Celebrating five years of Q.E.D. on Oct. 10, she has been a hero of sorts to comedians of all skill levels and locals needing a space to create.
At only 1,200 square feet with a capacity of just 70 people, Q.E.D. is Astoria’s only comedy club that caters to both famous and new comics, giving them both a stage to try out their bits without the pressure of a large venue. Every night has a lineup of programming, from open mics to single comics and variety shows.
Q.E.D’s mission from the start was to be a low-stakes venue, Crews said.
“People used to ask ‘Why would anyone come to Astoria to perform for a small crowd,’ and I’d say ‘Why not? They perform for small crowds in Bushwick and Manhattan,’ ” said Crews, who previously owned Ochi’s Lounge and worked as a producer and publicist for Comix NY and as a comedy booker for the 92nd Street Y. “I wanted to mix highbrow and lowbrow to make it accessible. We’re all trying here and we need a place to try without feeling under pressure to pack it out.”
Major comedians and speakers such as Jim Gaffigan, Leslie Jones, Kate McKinnon, Michelle Wolf, Janeane Garofalo, Sasheer Zamata, Michelle Buteau and Congresswoman Alexandria Ocasio-Cortez have appeared at Q.E.D.
The Jim Gaffigan Show even featured it in a bit about comedy clubs in New York City, with the premise being that Q.E.D. was such a niche club that Gaffigan needed three recommendations to get into the room.
“It was a wink and a nod to the Q.E.D. audience — it’s not really that … it has a warmth to it,” said author and Jim’s wife/manager Jeannie Gaffigan. “As a performer, you want a warm audience and welcoming atmosphere. Comics can perform at whatever level of career they’re at. It’s a utopian comedy space.”
The Gaffigans, Crews and her husband, comic Christian Finnegan, have been in the same comedy circles since the early 2000s. They worked together on the Gaffigan episode in 2016.
Crews has also stocked Jeannie Gaffigan’s new book “When Life Gives You Pears: The Healing Power of Family, Faith, and Funny People” in Q.E.D.’s library to support her friend.
“Q.E.D. is a very supportive community that comes from the heart of Kambri,” Jeannie Gaffigan said. “When you’re a certain type of person who puts your heart into something, it spreads goodness to the whole community.”
But Q.E.D. isn’t only for comedians. The venue serves as an outlet for board game gurus with weekly game nights, the crafting curious with knitting, crocheting and other classes and a space where the community can gather for a clothing swap.
With five years under her belt, Crews says Q.E.D. has become the place she first envisioned, despite major challenges she’s faced, including getting breast cancer.
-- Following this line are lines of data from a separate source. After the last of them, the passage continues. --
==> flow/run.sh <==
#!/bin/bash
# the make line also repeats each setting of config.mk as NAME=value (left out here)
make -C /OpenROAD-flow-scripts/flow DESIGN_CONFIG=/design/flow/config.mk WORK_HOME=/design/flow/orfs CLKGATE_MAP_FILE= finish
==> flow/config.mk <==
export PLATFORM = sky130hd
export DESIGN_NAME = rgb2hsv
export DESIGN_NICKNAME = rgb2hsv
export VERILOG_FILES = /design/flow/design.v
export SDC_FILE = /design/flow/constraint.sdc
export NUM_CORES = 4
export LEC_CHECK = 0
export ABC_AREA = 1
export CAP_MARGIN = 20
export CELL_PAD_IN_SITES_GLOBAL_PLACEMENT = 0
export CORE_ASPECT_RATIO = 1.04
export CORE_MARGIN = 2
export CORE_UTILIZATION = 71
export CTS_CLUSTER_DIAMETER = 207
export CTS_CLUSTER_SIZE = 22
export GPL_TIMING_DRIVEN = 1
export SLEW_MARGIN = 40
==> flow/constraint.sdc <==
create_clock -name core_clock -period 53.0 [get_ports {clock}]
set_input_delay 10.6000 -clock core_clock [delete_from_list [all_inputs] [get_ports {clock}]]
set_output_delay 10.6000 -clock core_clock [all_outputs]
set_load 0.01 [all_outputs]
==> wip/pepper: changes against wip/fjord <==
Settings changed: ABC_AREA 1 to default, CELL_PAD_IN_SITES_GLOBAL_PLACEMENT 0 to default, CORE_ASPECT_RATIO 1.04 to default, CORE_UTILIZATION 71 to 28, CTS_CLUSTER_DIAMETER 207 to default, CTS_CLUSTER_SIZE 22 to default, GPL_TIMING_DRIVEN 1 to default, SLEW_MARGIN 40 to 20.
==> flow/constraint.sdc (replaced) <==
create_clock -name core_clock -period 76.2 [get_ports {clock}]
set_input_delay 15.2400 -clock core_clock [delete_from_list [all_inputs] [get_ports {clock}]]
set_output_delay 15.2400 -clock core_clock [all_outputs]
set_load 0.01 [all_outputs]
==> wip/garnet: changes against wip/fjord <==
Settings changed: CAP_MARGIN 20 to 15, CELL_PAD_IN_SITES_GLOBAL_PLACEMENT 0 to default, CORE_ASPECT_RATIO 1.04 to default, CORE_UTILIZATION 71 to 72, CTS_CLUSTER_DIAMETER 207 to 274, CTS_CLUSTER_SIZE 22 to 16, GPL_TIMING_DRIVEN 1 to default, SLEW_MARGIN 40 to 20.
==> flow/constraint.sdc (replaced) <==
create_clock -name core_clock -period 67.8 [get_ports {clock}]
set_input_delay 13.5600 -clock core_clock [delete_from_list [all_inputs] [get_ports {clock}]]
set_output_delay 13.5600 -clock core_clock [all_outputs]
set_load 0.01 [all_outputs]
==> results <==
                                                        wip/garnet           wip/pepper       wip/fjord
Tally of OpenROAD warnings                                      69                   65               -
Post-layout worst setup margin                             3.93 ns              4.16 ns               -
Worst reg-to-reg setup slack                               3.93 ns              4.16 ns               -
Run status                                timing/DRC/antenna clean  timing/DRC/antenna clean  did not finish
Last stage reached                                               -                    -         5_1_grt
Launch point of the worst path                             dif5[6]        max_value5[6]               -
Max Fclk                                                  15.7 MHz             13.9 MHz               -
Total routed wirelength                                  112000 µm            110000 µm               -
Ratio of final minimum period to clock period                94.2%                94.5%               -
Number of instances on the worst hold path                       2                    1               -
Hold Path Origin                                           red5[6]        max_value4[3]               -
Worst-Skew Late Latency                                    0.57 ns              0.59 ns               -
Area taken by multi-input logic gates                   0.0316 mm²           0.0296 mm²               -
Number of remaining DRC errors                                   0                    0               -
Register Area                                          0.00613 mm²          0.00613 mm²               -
[run.sh]
#!/bin/bash
# the make line also repeats each setting of config.mk as NAME=value (left out here)
make -C /OpenROAD-flow-scripts/flow DESIGN_CONFIG=/design/flow/config.mk WORK_HOME=/design/flow/orfs CLKGATE_MAP_FILE= finish
[config.mk]
export PLATFORM = sky130hd
export DESIGN_NAME = LASER
export DESIGN_NICKNAME = LASER
export VERILOG_FILES = /design/flow/design.v
export SDC_FILE = /design/flow/constraint.sdc
export NUM_CORES = 4
export LEC_CHECK = 0
export CAP_MARGIN = 20
export CORE_MARGIN = 2
export CORE_UTILIZATION = 58
export SLEW_MARGIN = 20
export TNS_END_PERCENT = 5
[constraint.sdc]
create_clock -name core_clock -period 3.73 [get_ports {CLK}]
set_input_delay 0.7460 -clock core_clock [delete_from_list [all_inputs] [get_ports {CLK}]]
set_output_delay 0.7460 -clock core_clock [all_outputs]
set_load 0.01 [all_outputs]
// apb_uart
    module apb_uart (
    input  wire        pclk,
    input  wire        presetn,
    input  wire [31:0] paddr,
    input  wire        psel,
    input  wire        penable,
    input  wire        pwrite,
    input  wire [31:0] pwdata,
    output reg  [31:0] prdata,
    output wire        pready,
    output wire        pslverr,
    output wire        tx_o,
    input  wire        rx_i
);
    initial begin
        if (16 < 2) $error("FIFO DEPTH must be >= 2");
    end
    wire rst_n = presetn; 
    assign pready  = 1'b1;   
    assign pslverr = 1'b0;
    reg rx_sync1, rx_sync2;
    always @(posedge pclk or negedge rst_n) begin
        if (!rst_n) begin
            rx_sync1 <= 1'b1;
            rx_sync2 <= 1'b1;
        end else begin
            rx_sync1 <= rx_i;
            rx_sync2 <= rx_sync1; 
        end
    end
    reg  [19:0] baud_divisor;
    wire        s_tick;
    wire [7:0]  tx_fifo_out, rx_fifo_out, rx_data_raw;
    wire        tx_full, tx_empty, rx_full, rx_empty;
    wire        rx_done_tick;
    wire        uart_tx_busy;
  ...
clock: 3.38 ns
lec_check: 0
cap_margin: 20
cell_pad_in_sites_global_placement: 0
core_aspect_ratio: 1.08
core_margin: 2
core_utilization: 40
cts_cluster_diameter: 60
cts_cluster_size: 62
max_routing_layer: met4
place_density_lb_addon: 0.07
setup_slack_margin: 0.77
slew_margin: 15
run.sh (not shown) runs the stock make flow with config.mk's settings and CLKGATE_MAP_FILE=.
The starting point produced a layout that fails on setup timing.
Next try:
- CELL_PAD_IN_SITES_GLOBAL_PLACEMENT: 0 -> unset
- CORE_ASPECT_RATIO: 1.08 -> unset
- CORE_UTILIZATION: 40 -> 65
- CTS_CLUSTER_DIAMETER: 60 -> unset
- CTS_CLUSTER_SIZE: 62 -> unset
- PLACE_DENSITY_LB_ADDON: 0.07 -> unset
- SETUP_SLACK_MARGIN: 0.77 -> unset
- SLEW_MARGIN: 15 -> 20
- clock period: 3.38 -> 4.51 ns (I/O delays scaled with it)
=> The changed run finished with timing, DRC and antenna clean; via count decreases by 2.7%; final cell count fell by 16%; die size is lower by 38%; power came out lower by 29%; final area came out lower by 12%; area after synthesis is unchanged; setup slack gains 330 ps; global-route usage rose by 8.7 points; count of clock-buffer cells in the layout came out higher by 17.
Next try:
- CORE_UTILIZATION: 65 -> 40
- MAX_ROUTING_LAYER: met4 -> unset
- clock period: 4.51 -> 4.88 ns (I/O delays scaled with it)
Outcome: Global-route usage decreases by 12 points; wire length barely changes; design area is higher by 1.3%; core utilization is lower by 28 points; count of clock-buffer cells in the layout is lower by 1; sequential power came out lower by 7.7%; cell count went up by 11%; sequential cell count does not change; total power went down by 6.0%.
Next try:
- ABC_AREA: unset -> 1
- CORE_UTILIZATION: 40 -> 72
- CTS_CLUSTER_DIAMETER: unset -> 343
- clock period: 4.88 -> 2.76 ns (I/O delays scaled with it)
Outcome:
- The new run produced a layout that fails on setup timing
- core utilization went up by 41 points
- critical path depth increases by 2
- cell area rises by a few percent
- synthesized cell count went up by a quarter to a third
- final cell count increases by roughly a tenth
ember:
Design RISC, start of the top module:
module RISC (destinoWrWB,escribir,PCsrc,result,PCoutMEM,NReset,clk,alu_outMEM,WriteDataInMEM,datoMemOut,InstruccionIn,PCinIF,MemWriteInMEM);
For scale: about 1400 flip-flops, ~72000 um^2 of cells after synthesis.
==> flow/config.mk <==
export PLATFORM = sky130hd
export DESIGN_NAME = RISC
export DESIGN_NICKNAME = RISC
export VERILOG_FILES = /design/flow/design.v
export SDC_FILE = /design/flow/constraint.sdc
export NUM_CORES = 4
export LEC_CHECK = 0
export ABC_AREA = 1
export CAP_MARGIN = 30
export CELL_PAD_IN_SITES_DETAIL_PLACEMENT = 0
export CORE_ASPECT_RATIO = 0.57
export CORE_MARGIN = 2
export CORE_UTILIZATION = 46
export CTS_CLUSTER_DIAMETER = 224
export GPL_ROUTABILITY_DRIVEN = 0
export MAX_ROUTING_LAYER = met5
export MIN_ROUTING_LAYER = met1
export PLACE_DENSITY_LB_ADDON = 0.08
export SETUP_SLACK_MARGIN = 1.19
export SLEW_MARGIN = 0
==> flow/constraint.sdc <==
create_clock -name core_clock -period 5.16 [get_ports {clk}]
set_input_delay 1.0320 -clock core_clock [delete_from_list [all_inputs] [get_ports {clk}]]
set_output_delay 1.0320 -clock core_clock [all_outputs]
set_load 0.01 [all_outputs]
run.sh (not shown) runs the stock make flow with config.mk's settings and CLKGATE_MAP_FILE=.
ember: full flow OK, the timing, DRC and antenna checks passed
==> v6 <==
==> flow/design.v (excerpt) <==
module median
#(
    parameter MEM_DATA_WIDTH = 32,
    parameter LUT_ADDR_WIDTH = 10,  
    parameter MEM_ADDR_WIDTH = 10,  
    parameter PIXEL_DATA_WIDTH = 8,
    parameter IMG_WIDTH  = 320,
    parameter IMG_HEIGHT = 320
)(
    input clk,  
    input rst_n,  
    input [31:0] word0,
    input [31:0] word1,
    input [31:0] word2,
    output [PIXEL_DATA_WIDTH-1:0] pixel1,
    output [PIXEL_DATA_WIDTH-1:0] pixel2,
    output [PIXEL_DATA_WIDTH-1:0] pixel3,
    output [PIXEL_DATA_WIDTH-1:0] pixel4,
    output [LUT_ADDR_WIDTH-1:0] raddr_a,
    output [LUT_ADDR_WIDTH-1:0] raddr_b,
    output [LUT_ADDR_WIDTH-1:0] raddr_c,
    output [MEM_ADDR_WIDTH-1:0] waddr
);
clock: 46.9 ns
lec_check: 0
cap_margin: 20
core_aspect_ratio: 1.76
core_margin: 6
core_utilization: 23
cts_cluster_diameter: 89
cts_cluster_size: 10
gpl_routability_driven: 1
gpl_timing_driven: 0
hold_slack_margin: -0.02
min_routing_layer: met2
place_density: 0.81
slew_margin: 15
run.sh (not shown) runs the stock make flow with config.mk's settings and CLKGATE_MAP_FILE=.
==> v14 (differences from v6) <==
ABC_AREA = 1   (was not set)
CORE_ASPECT_RATIO = not set   (was 1.76)
CORE_MARGIN = 2   (was 6)
CORE_UTILIZATION = 71   (was 23)
CTS_CLUSTER_DIAMETER = not set   (was 89)
CTS_CLUSTER_SIZE = not set   (was 10)
GPL_ROUTABILITY_DRIVEN = not set   (was 1)
GPL_TIMING_DRIVEN = not set   (was 0)
HOLD_SLACK_MARGIN = not set   (was -0.02)
MAX_ROUTING_LAYER = met4   (was not set)
MIN_ROUTING_LAYER = not set   (was met2)
PLACE_DENSITY = not set   (was 0.81)
SLEW_MARGIN = 20   (was 15)
==> flow/constraint.sdc (replaced) <==
create_clock -name core_clock -period 21.6 [get_ports {clk}]
set_input_delay 4.3200 -clock core_clock [delete_from_list [all_inputs] [get_ports {clk}]]
set_output_delay 4.3200 -clock core_clock [all_outputs]
set_load 0.01 [all_outputs]
==> results <==
|  | v14 | v6 |
|---|---|---|
| Status | no timing/DRC/antenna violations | no timing/DRC/antenna violations |
| Antenna violations before repair | 1 | 0 |
| Rows | 64 | 154 |
| Chip area | 32800 µm² | 110000 µm² |
| Worst Setup EP | pixel4[0] | pixel4[3] |
| FA/HA/MAJ Cells, Area Fraction | 24.4% | 23.4% |
| Global-route wire length before repair | 115000 µm | 152000 µm |
| Clock network area share | 2.32% | 2.20% |
| OpenROAD warning count | 32 | 30 |
| Multiplexer share of the synthesized area | 0% | 9.41% |
| Reg-to-reg endpoint | dff_out_pipe.q0[7] | dff_out_pipe.q0[4] |
| Yosys-reported design area after synthesis | 22300 µm² | 23400 µm² |
| Arrival time reported for the critical path endpoint | 16.73 ns | 33.77 ns |
| Fin nets | 4262 | 3835 |
| Combinational share of cell area | 67.0% | 67.8% |

==> run a <==
median again, from the RTL that the note above started with.
export LEC_CHECK = 0
export ABC_AREA = 1
export CAP_MARGIN = 20
export CORE_MARGIN = 2
export CORE_UTILIZATION = 69
export CTS_CLUSTER_DIAMETER = 347
export CTS_CLUSTER_SIZE = 95
export SLEW_MARGIN = 20
export TNS_END_PERCENT = 10
create_clock -name core_clock -period 19.6 [get_ports {clk}]
==> run b: changes against run a <==
- ABC_AREA: 1 -> not set
- CELL_PAD_IN_SITES_GLOBAL_PLACEMENT: not set -> 2
- CTS_CLUSTER_DIAMETER: 347 -> not set
- CTS_CLUSTER_SIZE: 95 -> not set
- TNS_END_PERCENT: 10 -> 70
==> flow/constraint.sdc (replaced) <==
create_clock -name core_clock -period 35.4 [get_ports {clk}]
set_input_delay 7.0800 -clock core_clock [delete_from_list [all_inputs] [get_ports {clk}]]
set_output_delay 7.0800 -clock core_clock [all_outputs]
set_load 0.01 [all_outputs]
==> comparison table <==
item	run a	run b
Outcome	complete, but fails checks	did not finish
Last stage reached	-	global placement without I/O
Reasons for failing layout checks	setup timing	-
Basic Gates by Area	30.02%	17.79%
Gate count after technology mapping	3554	3090
Chip area	33760 um^2	35330 um^2
Post-synthesis sequential area ratio	14.03%	13.40%
Mapped Area	22290 um^2	23350 um^2
Mux frac, synth	0%	9.409%
Net count after synthesis	4084	3620
Xor and xnor fraction of the mapped netlist area	1.690%	2.813%
Synthesized area divided by synthesized cell count	6.271 um^2	7.557 um^2
Area fraction in compound gates after synthesis	19.48%	26.54%
Cells in synth_stat.txt	3554	3090
Placement row count	65	67
Adder Share, Synth	24.35%	23.42%
Die width	183.7 um	188.0 um
Die Height	183.7 um	188.0 um
YS chip area	22290 um^2	23350 um^2
Starting utilization of the core area	70.27%	69.81%
Area of the core region	31720 um^2	33450 um^2
Top-count cell post-synth	sky130_fd_sc_hd__nand2_1	sky130_fd_sc_hd__ha_1
Dominant cell area share	24.08%	22.99%

==> job 9445: inputs <==
Starting RTL as in the previous note.
==> flow/design.v (excerpt) <==
module median
#(
    parameter MEM_DATA_WIDTH = 32,
    parameter LUT_ADDR_WIDTH = 10,  
    parameter MEM_ADDR_WIDTH = 10,  
    parameter PIXEL_DATA_WIDTH = 8,
    parameter IMG_WIDTH  = 320,
    parameter IMG_HEIGHT = 320
)(
    input clk,  
    input rst_n,  
    input [31:0] word0,
    input [31:0] word1,
    input [31:0] word2,
    output [PIXEL_DATA_WIDTH-1:0] pixel1,
    output [PIXEL_DATA_WIDTH-1:0] pixel2,
    output [PIXEL_DATA_WIDTH-1:0] pixel3,
    output [PIXEL_DATA_WIDTH-1:0] pixel4,
    output [LUT_ADDR_WIDTH-1:0] raddr_a,
    output [LUT_ADDR_WIDTH-1:0] raddr_b,
    output [LUT_ADDR_WIDTH-1:0] raddr_c,
    output [MEM_ADDR_WIDTH-1:0] waddr
);
    wire [PIXEL_DATA_WIDTH-1:0] x2_y1;
    wire [PIXEL_DATA_WIDTH-1:0] x2_y0;
    wire [PIXEL_DATA_WIDTH-1:0] x2_ym1;
    wire [PIXEL_DATA_WIDTH-1:0] x1_y1;
    wire [PIXEL_DATA_WIDTH-1:0] x1_y0;
    wire [PIXEL_DATA_WIDTH-1:0] x1_ym1;
    wire [PIXEL_DATA_WIDTH-1:0] x0_y1;
    wire [PIXEL_DATA_WIDTH-1:0] x0_y0;
    wire [PIXEL_DATA_WIDTH-1:0] x0_ym1;
    wire [PIXEL_DATA_WIDTH-1:0] xm1_y1;
    wire [PIXEL_DATA_WIDTH-1:0] xm1_y0;
    wire [PIXEL_DATA_WIDTH-1:0] xm1_ym1;
    assign x2_y1   = word0[PIXEL_DATA_WIDTH-1:0];
    assign x2_y0   = word1[PIXEL_DATA_WIDTH-1:0];
    assign x2_ym1  = word2[PIXEL_DATA_WIDTH-1:0];
    assign x1_y1   = word0[(PIXEL_DATA_WIDTH*2)-1:PIXEL_DATA_WIDTH];
    assign x1_y0   = word1[(PIXEL_DATA_WIDTH*2)-1:PIXEL_DATA_WIDTH];
    assign x1_ym1  = word2[(PIXEL_DATA_WIDTH*2)-1:PIXEL_DATA_WIDTH];
    assign x0_y1   = word0[(PIXEL_DATA_WIDTH*3)-1:(PIXEL_DATA_WIDTH*2)];
    assign x0_y0   = word1[(PIXEL_DATA_WIDTH*3)-1:(PIXEL_DATA_WIDTH*2)];
    assign x0_ym1  = word2[(PIXEL_DATA_WIDTH*3)-1:(PIXEL_DATA_WIDTH*2)];
    assign xm1_y1  = word0[(PIXEL_DATA_WIDTH*4)-1:(PIXEL_DATA_WIDTH*3)];
  ...
clock: 24.4 ns
lec_check: 0
cap_margin: 20
core_margin: 2
core_utilization: 70
cts_cluster_diameter: 219
cts_cluster_size: 37
setup_slack_margin: 4.42
slew_margin: 20
==> inputs of job 679, as changes to job 9445 <==
- ABC_AREA: unset -> 1
- CORE_UTILIZATION: 70 -> 71
- CTS_CLUSTER_DIAMETER: 219 -> 46
- CTS_CLUSTER_SIZE: 37 -> 75
- MAX_ROUTING_LAYER: unset -> met4
- SETUP_SLACK_MARGIN: 4.42 -> unset
==> flow/constraint.sdc (replaced) <==
create_clock -name core_clock -period 17.9 [get_ports {clk}]
set_input_delay 3.5800 -clock core_clock [delete_from_list [all_inputs] [get_ports {clk}]]
set_output_delay 3.5800 -clock core_clock [all_outputs]
set_load 0.01 [all_outputs]
==> inputs of job 1424, as changes to job 9445 <==
- CAP_MARGIN: 20 -> 35
- CORE_UTILIZATION: 70 -> 40
- CTS_CLUSTER_DIAMETER: 219 -> 44
- CTS_CLUSTER_SIZE: 37 -> unset
- SETUP_SLACK_MARGIN: 4.42 -> 5.0
==> flow/constraint.sdc (replaced) <==
create_clock -name core_clock -period 30.0 [get_ports {clk}]
set_input_delay 6.0000 -clock core_clock [delete_from_list [all_inputs] [get_ports {clk}]]
set_output_delay 6.0000 -clock core_clock [all_outputs]
set_load 0.01 [all_outputs]
==> summary of the runs <==
Job 679 ended with an error in 5_1_grt. Job 1424 produced a clean layout. Job 9445 aborted during 5_1_grt with GRT-0116.
Against job 9445, the die size of job 1424 is higher by 73%.
In job 9445 the synthesized area is larger than in job 679, by 4.8%.
Between job 679 and job 1424, the lower synthesized cell count is in job 1424 (gap about 15%, measured against job 1424).
==> inputs of run a <==
// ARM
module ARM(
	input clk, rst,
	output [32 - 1:0] imem_addr,
	input [32 - 1:0] imem_data,
	output [32 - 1:0] dmem_addr,
	output [32 - 1:0] dmem_wdata,
	output dmem_read,
	output dmem_write,
	input [32 - 1:0] dmem_rdata,
	input dmem_ready
);
	wire frwrd_mode = 1'b1;  
	wire freeze, branch_taken, flush;
	wire[32 - 1:0] 	PC_IF, PC_IF_Reg,
								PC_ID, PC_ID_Reg,
								PC_EXE, PC_EXE_Reg,
								PC_MEM, PC_MEM_Reg,
								PC_WB;
	wire [3:0] actual_status_register_out; 
	wire[32 - 1:0] 	Instruction_IF, Instruction_IF_Reg;
	wire hazard;
	assign freeze = hazard;
	wire branch_taken_ID_Reg;
	assign flush = branch_taken_ID_Reg;
	wire branch_taken_EXE;
	assign branch_taken_EXE = branch_taken_ID_Reg;
	wire [32 - 1 : 0] branch_address_EXE;
	wire freeze_MEM;  
	IF_Stage IF_Stage(
		.clk(clk), 
		.rst(rst),
		.freeze(freeze | freeze_MEM), 
		.branch_taken(branch_taken_EXE),
		.branch_addr(branch_address_EXE),
		.PC(PC_IF),
		.instruction(Instruction_IF),
		.imem_addr(imem_addr),
		.imem_data(imem_data)
	);
	IF_Stage_Reg IF_Stage_Reg(
		.clk(clk), 
		.rst(rst),
		.freeze(freeze | freeze_MEM), 
		.flush(flush),
		.PC_in(PC_IF), 
		.instruction_in(Instruction_IF),
        .PC(PC_IF_Reg), 
		.instruction(Instruction_IF_Reg)
	);
	wire mem_read_ID, mem_read_ID_Reg;
	wire mem_write_ID, mem_write_ID_Reg;
	wire wb_enable_ID, wb_enable_ID_Reg;
	wire [4 - 1:0] execute_command_ID, execute_command_ID_Reg;
	wire branch_taken_ID; 
	wire status_write_enable_ID, status_write_enable_ID_Reg;
	wire [32 - 1:0] reg_file_1_ID, reg_file_1_ID_Reg;
	wire [32 - 1:0] reg_file_2_ID, reg_file_2_ID_Reg;
	wire immediate_ID, immediate_ID_Reg;
	wire [23:0] signed_immediate_ID, signed_immediate_ID_Reg;
	wire [12 - 1:0] shift_operand_ID, shift_operand_ID_Reg;
	wire [4 - 1:0] dest_reg_ID, dest_reg_ID_Reg;
	wire [3:0] status_register_ID_Reg, status_register_ID;
	wire two_src_ID;
	wire [4 - 1 : 0] src1_ID, src2_ID;
	wire [4 - 1 : 0] dest_reg_EXE_Reg;
	wire wb_enable_MEM_Reg;
	wire [32 - 1 : 0] wb_value_WB;
	wire [4 - 1 : 0] dest_reg_MEM_Reg;
	ID_Stage ID_Stage(
		.clk(clk), 
		.rst(rst), 
		.PC_in(PC_IF_Reg), 
		.hazard(hazard),
		.instruction_in(Instruction_IF_Reg), 
		.PC(PC_ID), 
  ...
clock: 19.2 ns
lec_check: 0
cap_margin: 20
cell_pad_in_sites_global_placement: 0
core_margin: 2
core_utilization: 61
cts_cluster_diameter: 51
max_routing_layer: met4
place_density_lb_addon: 0.1
setup_slack_margin: 5.0
slew_margin: 20
tns_end_percent: 5
run.sh (not shown) runs the stock make flow with config.mk's settings and CLKGATE_MAP_FILE=.
==> run b (differences from run a) <==
Settings changed: ABC_AREA set to 1, CELL_PAD_IN_SITES_GLOBAL_PLACEMENT 0 to not set, CORE_UTILIZATION 61 to 72, CTS_CLUSTER_DIAMETER 51 to 362, CTS_CLUSTER_SIZE set to 31, HOLD_SLACK_MARGIN set to 0.3, MAX_ROUTING_LAYER met4 to not set, PLACE_DENSITY_LB_ADDON 0.1 to 0.01, SETUP_SLACK_MARGIN 5.0 to 3.59, TNS_END_PERCENT 5 to not set.
==> flow/constraint.sdc (replaced) <==
create_clock -name core_clock -period 13.4 [get_ports {clk}]
set_input_delay 2.6800 -clock core_clock [delete_from_list [all_inputs] [get_ports {clk}]]
set_output_delay 2.6800 -clock core_clock [all_outputs]
set_load 0.01 [all_outputs]
==> run c (differences from run a) <==
Settings changed: ABC_AREA set to 0, CAP_MARGIN 20 to 5, CELL_PAD_IN_SITES_GLOBAL_PLACEMENT 0 to 3, CORE_UTILIZATION 61 to 72, CTS_CLUSTER_DIAMETER 51 to 235, CTS_CLUSTER_SIZE set to 68, MIN_ROUTING_LAYER set to met1, PLACE_DENSITY_LB_ADDON 0.1 to 0.06, SETUP_SLACK_MARGIN 5.0 to 0.05, TNS_END_PERCENT 5 to 40.
==> flow/constraint.sdc (replaced) <==
create_clock -name core_clock -period 21.1 [get_ports {clk}]
set_input_delay 4.2200 -clock core_clock [delete_from_list [all_inputs] [get_ports {clk}]]
set_output_delay 4.2200 -clock core_clock [all_outputs]
set_load 0.01 [all_outputs]
==> run d (differences from run a) <==
Settings changed: CORE_UTILIZATION 61 to 57, MAX_ROUTING_LAYER met4 to not set, SETUP_SLACK_MARGIN 5.0 to -0.52.
==> run_results.csv <==
group,metric,value,unit
clocking,cts_buffers,34,
grt,grt_overflow_total,478,
outcome,status,"aborted with a tool error",
outcome,stop_stage,"5_1_grt",
yosys,compound_area_frac,0.194,
outcome,firstError,"[ERROR GRT-0232] Routing congestion too high. Check the congestion heatmap in the GUI.",
grt,grt_most_used_layer,"met2",
clocking,clockBufferDepth,3,
floorplan,die_w,291,um
Source of the figures above: run b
“Had I known what I know now I don’t know that I would have said ‘yes’ to this,” she admitted. “On dark days when I wonder why I have done this and I say that it is the best worst thing I’ve ever done to myself. But every day, somebody tells me how much this place has made a difference in their lives. It’s just a joy.”
Looking ahead to another five years, Crews expects Q.E.D. will expand at some point, but she’s waiting for the universe to point her “in the right direction.”